TASK: Report all lines of the data below that hold the word "parameter".
*** PROVIDED DATA ***
<file path="src/rtl/mem_access_stage.sv">
// MEM pipeline stage: runs loads/stores against a req/ack data memory and stalls until done.
// Optional ack-wait abort is compiled in with `define MEM_TIMEOUT_EN.
module mem_access_stage #(
  parameter int ADDR_W         = 32,
  parameter int TIMEOUT_CYCLES = 64
) (
  input  logic              clk,
  input  logic              rst_n,
  input  logic [1:0]        ex_mem_out_RegSrc,
  input  logic              ex_mem_out_RegWrite,
  input  logic              ex_mem_out_MemRead,
  input  logic              ex_mem_out_MemWrite,
  input  logic [31:0]       ex_mem_out_ALUOut_EXEC,
  input  logic [31:0]       ex_mem_out_store_data,
  input  logic [4:0]        ex_mem_out_write_reg_dest,
  input  logic [15:0]       ex_mem_out_immediate,
  output logic              dmem_req,
  output logic              dmem_we,
  output logic [ADDR_W-1:0] dmem_addr,
  output logic [31:0]       dmem_wdata,
  input  logic [31:0]       dmem_rdata,
  input  logic              dmem_ack,
  output logic              mem_stall,
  output logic              mem_misalign,
  output logic              mem_timeout,
  output logic [1:0]        mem_wb_in_RegSrc,
  output logic              mem_wb_in_RegWrite,
  output logic [31:0]       mem_wb_in_ALUOut_EXEC,
  output logic [31:0]       mem_wb_in_Mem_dataOut,
  output logic [4:0]        mem_wb_in_write_reg_dest,
  output logic [15:0]       mem_wb_in_immediate
);

  typedef enum logic [1:0] {S_IDLE, S_WAIT, S_DONE} state_t;

  state_t      r_state;
  state_t      w_state_next;
  logic [31:0] r_rdata;
  logic        r_timed_out;
  logic        w_mem_op;
  logic        w_aligned;
  logic        w_issue;
  logic        w_timeout_hit;

  assign w_mem_op  = ex_mem_out_MemRead | ex_mem_out_MemWrite;
  assign w_aligned = (ex_mem_out_ALUOut_EXEC[1:0] == 2'b00);
  // rst_n gating keeps the request low while reset is held with a memory op upstream
  assign w_issue   = rst_n && (r_state == S_IDLE) && w_mem_op && w_aligned;

`ifdef MEM_TIMEOUT_EN
  localparam int CNT_W = $clog2(TIMEOUT_CYCLES + 1);
  logic [CNT_W-1:0] r_cnt;

  always_ff @(posedge clk or negedge rst_n) begin
    if (!rst_n)                r_cnt <= '0;
    else if (r_state != S_WAIT) r_cnt <= '0;
    else                        r_cnt <= r_cnt + 1'b1;
  end

  assign w_timeout_hit = (r_state == S_WAIT) && !dmem_ack &&
                         (r_cnt == CNT_W'(TIMEOUT_CYCLES - 1));
`else
  logic w_unused_cfg;
  assign w_unused_cfg  = (TIMEOUT_CYCLES > 0);
  assign w_timeout_hit = 1'b0;
`endif

  always_ff @(posedge clk or negedge rst_n) begin
    if (!rst_n) begin
      r_state     <= S_IDLE;
      r_rdata     <= 32'h0;
      r_timed_out <= 1'b0;
    end else begin
      r_state     <= w_state_next;
      r_timed_out <= w_timeout_hit;
      if ((w_issue || r_state == S_WAIT) && dmem_ack)
        r_rdata <= ex_mem_out_MemWrite ? 32'h0 : dmem_rdata;
      else if (w_timeout_hit)
        r_rdata <= 32'hDEAD_BEEF;
    end
  end

  always_comb begin
    w_state_next = r_state;
    case (r_state)
      S_IDLE:  if (w_issue) w_state_next = dmem_ack ? S_DONE : S_WAIT;
      S_WAIT:  if (dmem_ack || w_timeout_hit) w_state_next = S_DONE;
      S_DONE:  w_state_next = S_IDLE;
      default: w_state_next = S_IDLE;
    endcase
  end

  always_comb begin
    dmem_req                 = 1'b0;
    dmem_we                  = 1'b0;
    dmem_addr                = {ex_mem_out_ALUOut_EXEC[ADDR_W-1:2], 2'b00};
    dmem_wdata               = ex_mem_out_store_data;
    mem_stall                = 1'b0;
    mem_misalign             = 1'b0;
    mem_timeout              = 1'b0;
    mem_wb_in_RegSrc         = ex_mem_out_RegSrc;
    mem_wb_in_RegWrite       = ex_mem_out_RegWrite;
    mem_wb_in_ALUOut_EXEC    = ex_mem_out_ALUOut_EXEC;
    mem_wb_in_Mem_dataOut    = 32'h0;
    mem_wb_in_write_reg_dest = ex_mem_out_write_reg_dest;
    mem_wb_in_immediate      = ex_mem_out_immediate;
    case (r_state)
      S_IDLE: begin
        if (rst_n && w_mem_op) begin
          mem_wb_in_RegWrite = 1'b0;
          if (!w_aligned) begin
            mem_misalign = 1'b1;
          end else begin
            dmem_req  = 1'b1;
            dmem_we   = ex_mem_out_MemWrite;
            mem_stall = 1'b1;
          end
        end
      end
      S_WAIT: begin
        dmem_req           = 1'b1;
        dmem_we            = ex_mem_out_MemWrite;
        mem_stall          = 1'b1;
        mem_wb_in_RegWrite = 1'b0;
      end
      S_DONE: begin
        // stores (including MemRead+MemWrite) never write back
        mem_wb_in_RegWrite    = ex_mem_out_RegWrite & ~ex_mem_out_MemWrite & ~r_timed_out;
        mem_wb_in_Mem_dataOut = r_rdata;
        mem_timeout           = r_timed_out;
      end
      default: ;
    endcase
  end

endmodule

</file>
***
WRITTEN REPLY:
  parameter int ADDR_W         = 32,
  parameter int TIMEOUT_CYCLES = 64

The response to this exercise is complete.